Vitamin D has potential antithrombotic effects, suggesting that vitamin D analogs could be used as adjunctive antithrombotic agents. However, epidemiologic evidence of an association between reduced 25-hydroxyvitamin D concentrations and the risk of venous thromboembolism is lacking.
To test the hypothesis that reduced plasma 25-hydroxyvitamin D concentrations are associated with an increased risk of venous thromboembolism in the general population.
We prospectively studied 18 791 participants from the Copenhagen City Heart Study and the Copenhagen General Population Study. During up to 30 years of follow-up, 950 participants were diagnosed with venous thromboembolism. Plasma 25-hydroxyvitamin D concentrations were adjusted for seasonal variation.

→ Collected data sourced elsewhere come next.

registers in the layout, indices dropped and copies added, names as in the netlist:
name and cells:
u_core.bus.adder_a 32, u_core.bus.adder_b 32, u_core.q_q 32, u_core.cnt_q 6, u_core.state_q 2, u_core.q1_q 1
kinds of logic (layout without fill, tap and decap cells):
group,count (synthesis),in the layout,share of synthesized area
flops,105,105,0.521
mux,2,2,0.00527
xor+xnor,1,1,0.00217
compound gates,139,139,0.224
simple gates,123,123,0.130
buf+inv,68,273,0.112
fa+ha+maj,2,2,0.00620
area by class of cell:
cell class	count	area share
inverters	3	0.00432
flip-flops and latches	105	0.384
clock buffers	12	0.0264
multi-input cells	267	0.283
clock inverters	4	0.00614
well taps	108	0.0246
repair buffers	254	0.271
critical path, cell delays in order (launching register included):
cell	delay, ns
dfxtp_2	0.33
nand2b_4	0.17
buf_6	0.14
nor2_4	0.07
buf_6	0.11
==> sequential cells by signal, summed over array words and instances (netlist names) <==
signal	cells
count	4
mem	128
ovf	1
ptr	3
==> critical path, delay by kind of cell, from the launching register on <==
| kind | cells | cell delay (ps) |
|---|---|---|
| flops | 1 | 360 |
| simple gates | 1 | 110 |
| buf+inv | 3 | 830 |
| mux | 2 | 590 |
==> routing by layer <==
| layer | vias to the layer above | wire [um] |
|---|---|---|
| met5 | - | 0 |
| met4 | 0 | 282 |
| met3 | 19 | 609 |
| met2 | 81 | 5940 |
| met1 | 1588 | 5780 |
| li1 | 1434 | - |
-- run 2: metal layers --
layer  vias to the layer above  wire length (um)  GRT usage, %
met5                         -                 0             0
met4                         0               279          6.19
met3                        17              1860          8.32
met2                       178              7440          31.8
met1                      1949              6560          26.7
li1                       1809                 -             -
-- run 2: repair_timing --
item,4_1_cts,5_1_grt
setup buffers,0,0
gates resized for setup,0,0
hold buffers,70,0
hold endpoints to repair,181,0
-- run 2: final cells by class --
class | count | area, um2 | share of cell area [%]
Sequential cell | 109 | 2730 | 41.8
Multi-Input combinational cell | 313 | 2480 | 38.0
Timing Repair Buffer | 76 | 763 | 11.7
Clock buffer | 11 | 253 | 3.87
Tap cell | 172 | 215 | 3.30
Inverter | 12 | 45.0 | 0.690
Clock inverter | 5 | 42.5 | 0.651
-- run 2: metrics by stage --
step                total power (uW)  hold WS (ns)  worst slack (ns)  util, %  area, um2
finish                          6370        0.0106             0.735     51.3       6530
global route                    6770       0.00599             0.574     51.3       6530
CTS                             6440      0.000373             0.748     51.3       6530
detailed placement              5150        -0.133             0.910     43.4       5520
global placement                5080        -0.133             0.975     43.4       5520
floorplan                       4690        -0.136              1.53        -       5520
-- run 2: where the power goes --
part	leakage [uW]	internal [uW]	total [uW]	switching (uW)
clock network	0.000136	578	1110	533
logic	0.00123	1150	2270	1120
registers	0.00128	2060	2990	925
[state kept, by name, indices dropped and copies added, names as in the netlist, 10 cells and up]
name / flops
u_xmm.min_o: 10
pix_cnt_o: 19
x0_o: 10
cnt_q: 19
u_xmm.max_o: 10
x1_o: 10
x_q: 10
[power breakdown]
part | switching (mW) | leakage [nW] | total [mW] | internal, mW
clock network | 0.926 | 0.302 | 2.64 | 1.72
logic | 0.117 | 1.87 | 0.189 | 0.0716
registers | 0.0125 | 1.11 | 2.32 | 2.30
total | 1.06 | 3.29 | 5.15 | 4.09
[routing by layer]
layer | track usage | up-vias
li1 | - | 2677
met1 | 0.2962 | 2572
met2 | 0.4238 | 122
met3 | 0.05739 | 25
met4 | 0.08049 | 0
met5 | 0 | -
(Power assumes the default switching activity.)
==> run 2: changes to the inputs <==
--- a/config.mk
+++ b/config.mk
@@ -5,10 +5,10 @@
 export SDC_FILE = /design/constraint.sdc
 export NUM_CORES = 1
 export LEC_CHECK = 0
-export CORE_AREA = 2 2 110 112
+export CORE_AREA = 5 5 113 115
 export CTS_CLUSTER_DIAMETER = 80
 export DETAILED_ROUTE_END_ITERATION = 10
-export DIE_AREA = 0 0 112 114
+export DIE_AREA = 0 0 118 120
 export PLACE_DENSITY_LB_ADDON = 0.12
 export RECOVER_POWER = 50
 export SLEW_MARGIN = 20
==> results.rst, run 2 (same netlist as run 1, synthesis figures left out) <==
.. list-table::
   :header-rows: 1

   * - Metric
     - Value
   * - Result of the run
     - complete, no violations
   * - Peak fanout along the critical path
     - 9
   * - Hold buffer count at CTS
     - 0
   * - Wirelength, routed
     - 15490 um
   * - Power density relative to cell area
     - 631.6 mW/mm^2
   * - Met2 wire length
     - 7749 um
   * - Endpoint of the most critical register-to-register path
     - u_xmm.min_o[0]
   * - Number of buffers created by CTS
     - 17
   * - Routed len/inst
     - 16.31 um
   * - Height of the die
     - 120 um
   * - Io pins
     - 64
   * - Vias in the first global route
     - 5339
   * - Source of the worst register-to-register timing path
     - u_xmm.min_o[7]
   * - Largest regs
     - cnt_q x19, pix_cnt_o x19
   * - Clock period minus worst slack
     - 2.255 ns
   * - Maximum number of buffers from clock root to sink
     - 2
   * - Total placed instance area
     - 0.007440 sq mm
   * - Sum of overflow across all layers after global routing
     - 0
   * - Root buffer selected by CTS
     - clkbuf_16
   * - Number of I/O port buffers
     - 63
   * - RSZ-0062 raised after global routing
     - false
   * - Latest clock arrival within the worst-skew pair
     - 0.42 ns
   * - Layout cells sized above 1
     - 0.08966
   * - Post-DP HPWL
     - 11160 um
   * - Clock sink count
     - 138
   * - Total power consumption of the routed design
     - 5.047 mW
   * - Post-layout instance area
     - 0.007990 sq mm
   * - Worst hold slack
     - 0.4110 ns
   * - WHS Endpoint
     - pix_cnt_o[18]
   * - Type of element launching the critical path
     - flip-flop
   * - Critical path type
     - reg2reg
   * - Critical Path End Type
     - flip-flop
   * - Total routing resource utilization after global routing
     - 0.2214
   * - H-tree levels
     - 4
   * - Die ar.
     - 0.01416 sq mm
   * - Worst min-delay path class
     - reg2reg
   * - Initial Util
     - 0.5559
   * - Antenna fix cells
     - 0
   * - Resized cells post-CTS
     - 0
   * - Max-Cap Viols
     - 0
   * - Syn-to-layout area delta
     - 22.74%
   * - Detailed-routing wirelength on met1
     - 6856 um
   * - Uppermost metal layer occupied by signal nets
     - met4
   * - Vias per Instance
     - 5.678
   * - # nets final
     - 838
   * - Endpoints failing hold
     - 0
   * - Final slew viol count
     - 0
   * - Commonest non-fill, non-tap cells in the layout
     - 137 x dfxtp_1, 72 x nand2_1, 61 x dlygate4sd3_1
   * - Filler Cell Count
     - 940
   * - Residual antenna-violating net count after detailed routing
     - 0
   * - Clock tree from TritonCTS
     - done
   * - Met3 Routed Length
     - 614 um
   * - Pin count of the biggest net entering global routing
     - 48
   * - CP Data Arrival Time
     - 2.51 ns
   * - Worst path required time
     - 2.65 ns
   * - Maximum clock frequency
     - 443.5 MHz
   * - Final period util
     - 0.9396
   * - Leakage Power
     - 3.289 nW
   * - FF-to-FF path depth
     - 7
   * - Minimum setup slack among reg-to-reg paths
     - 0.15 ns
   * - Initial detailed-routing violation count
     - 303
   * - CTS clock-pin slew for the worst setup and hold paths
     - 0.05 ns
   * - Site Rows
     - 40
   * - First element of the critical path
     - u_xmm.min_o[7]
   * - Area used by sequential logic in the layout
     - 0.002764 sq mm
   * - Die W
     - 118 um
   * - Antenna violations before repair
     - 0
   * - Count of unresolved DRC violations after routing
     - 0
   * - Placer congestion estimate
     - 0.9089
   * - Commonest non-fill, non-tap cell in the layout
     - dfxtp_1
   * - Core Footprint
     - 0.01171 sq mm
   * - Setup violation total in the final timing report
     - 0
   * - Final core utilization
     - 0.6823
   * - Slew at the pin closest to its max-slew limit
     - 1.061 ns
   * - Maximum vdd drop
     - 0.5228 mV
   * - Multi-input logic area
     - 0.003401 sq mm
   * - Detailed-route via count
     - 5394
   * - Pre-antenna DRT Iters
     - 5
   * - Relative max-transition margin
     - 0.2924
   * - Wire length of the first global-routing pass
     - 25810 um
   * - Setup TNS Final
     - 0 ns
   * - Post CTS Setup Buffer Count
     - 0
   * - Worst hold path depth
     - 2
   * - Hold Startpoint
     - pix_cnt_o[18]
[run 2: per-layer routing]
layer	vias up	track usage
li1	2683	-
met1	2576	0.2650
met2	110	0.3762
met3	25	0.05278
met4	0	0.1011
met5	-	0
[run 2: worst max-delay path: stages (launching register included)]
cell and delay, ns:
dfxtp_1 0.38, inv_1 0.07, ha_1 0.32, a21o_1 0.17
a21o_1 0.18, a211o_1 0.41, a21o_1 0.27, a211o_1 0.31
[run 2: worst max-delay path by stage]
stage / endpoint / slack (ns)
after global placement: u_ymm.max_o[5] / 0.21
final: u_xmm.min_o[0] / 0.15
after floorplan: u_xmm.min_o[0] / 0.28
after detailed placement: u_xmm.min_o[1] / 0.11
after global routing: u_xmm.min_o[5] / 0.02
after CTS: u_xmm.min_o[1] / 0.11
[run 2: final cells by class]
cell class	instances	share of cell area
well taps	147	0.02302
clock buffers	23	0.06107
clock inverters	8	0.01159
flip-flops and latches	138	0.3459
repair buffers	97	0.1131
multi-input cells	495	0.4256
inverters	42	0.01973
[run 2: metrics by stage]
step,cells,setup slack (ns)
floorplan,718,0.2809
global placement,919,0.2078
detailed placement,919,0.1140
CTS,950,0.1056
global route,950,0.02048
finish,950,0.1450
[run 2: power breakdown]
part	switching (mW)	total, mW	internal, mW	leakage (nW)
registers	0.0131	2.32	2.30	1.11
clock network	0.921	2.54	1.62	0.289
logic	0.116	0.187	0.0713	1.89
`config.mk`:
```
export PLATFORM = sky130hd
export DESIGN_NAME = ring_alert_ctrl
export DESIGN_NICKNAME = d
export VERILOG_FILES = /design/src/rtl/ring_alert_pkg.sv /design/src/rtl/ring_alert_ctrl_prio_pick.sv /design/src/rtl/ring_alert_ctrl.sv
export SDC_FILE = /design/constraint.sdc
export NUM_CORES = 1
export LEC_CHECK = 0
export CELL_PAD_IN_SITES_DETAIL_PLACEMENT = 0
export CELL_PAD_IN_SITES_GLOBAL_PLACEMENT = 1
export CORE_MARGIN = 2
export CORE_UTILIZATION = 40
export CTS_CLUSTER_SIZE = 40
export DETAILED_ROUTE_END_ITERATION = 7
export PLACE_DENSITY_LB_ADDON = 0.1
export SYNTH_ARGS = -nofsm -noshare
export SYNTH_HDL_FRONTEND = slang
export SYNTH_SLANG_ARGS = --single-unit
```
`constraint.sdc`:
```
create_clock -name clk -period 4.7 [get_ports clk]
set_input_delay 0.705 -clock clk [delete_from_list [all_inputs] [get_ports clk]]
set_output_delay 0.705 -clock clk [all_outputs]
set_load 0.01 [all_outputs]
```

The cumulative incidence of venous thromboembolism as a function of age increased with decreasing tertiles of seasonally adjusted plasma 25-hydroxyvitamin D (log-rank trend: P = 4 × 10−4). On comparison of participants in the lowest and the highest tertile of plasma 25-hydroxyvitamin D concentrations, the crude risk estimate in a model adjusted for age and sex was a 37% (95% confidence interval [CI] 15–64%) increased risk of venous thromboembolism. The corresponding risk increase in a model adjusted for age, sex, body mass index, smoking and cancer was 26% (95% CI 5–51%), and in a multivariable-adjusted model also including physical activity, hormone replacement therapy, menopausal status, oral contraception use and lipid-lowering therapy it was 28% (95% CI 6–53%). Furthermore, corresponding risk increases with attempts to correct for regression dilution bias were 103% (95% CI 37–202%), 70% (95% CI 14–155%) and 73% (95% CI 15–160%) in the three models, respectively.
In these large general population studies, we observed a stepwise increasing risk of venous thromboembolism with decreasing tertiles of seasonally adjusted plasma 25-hydroxyvitamin D concentrations.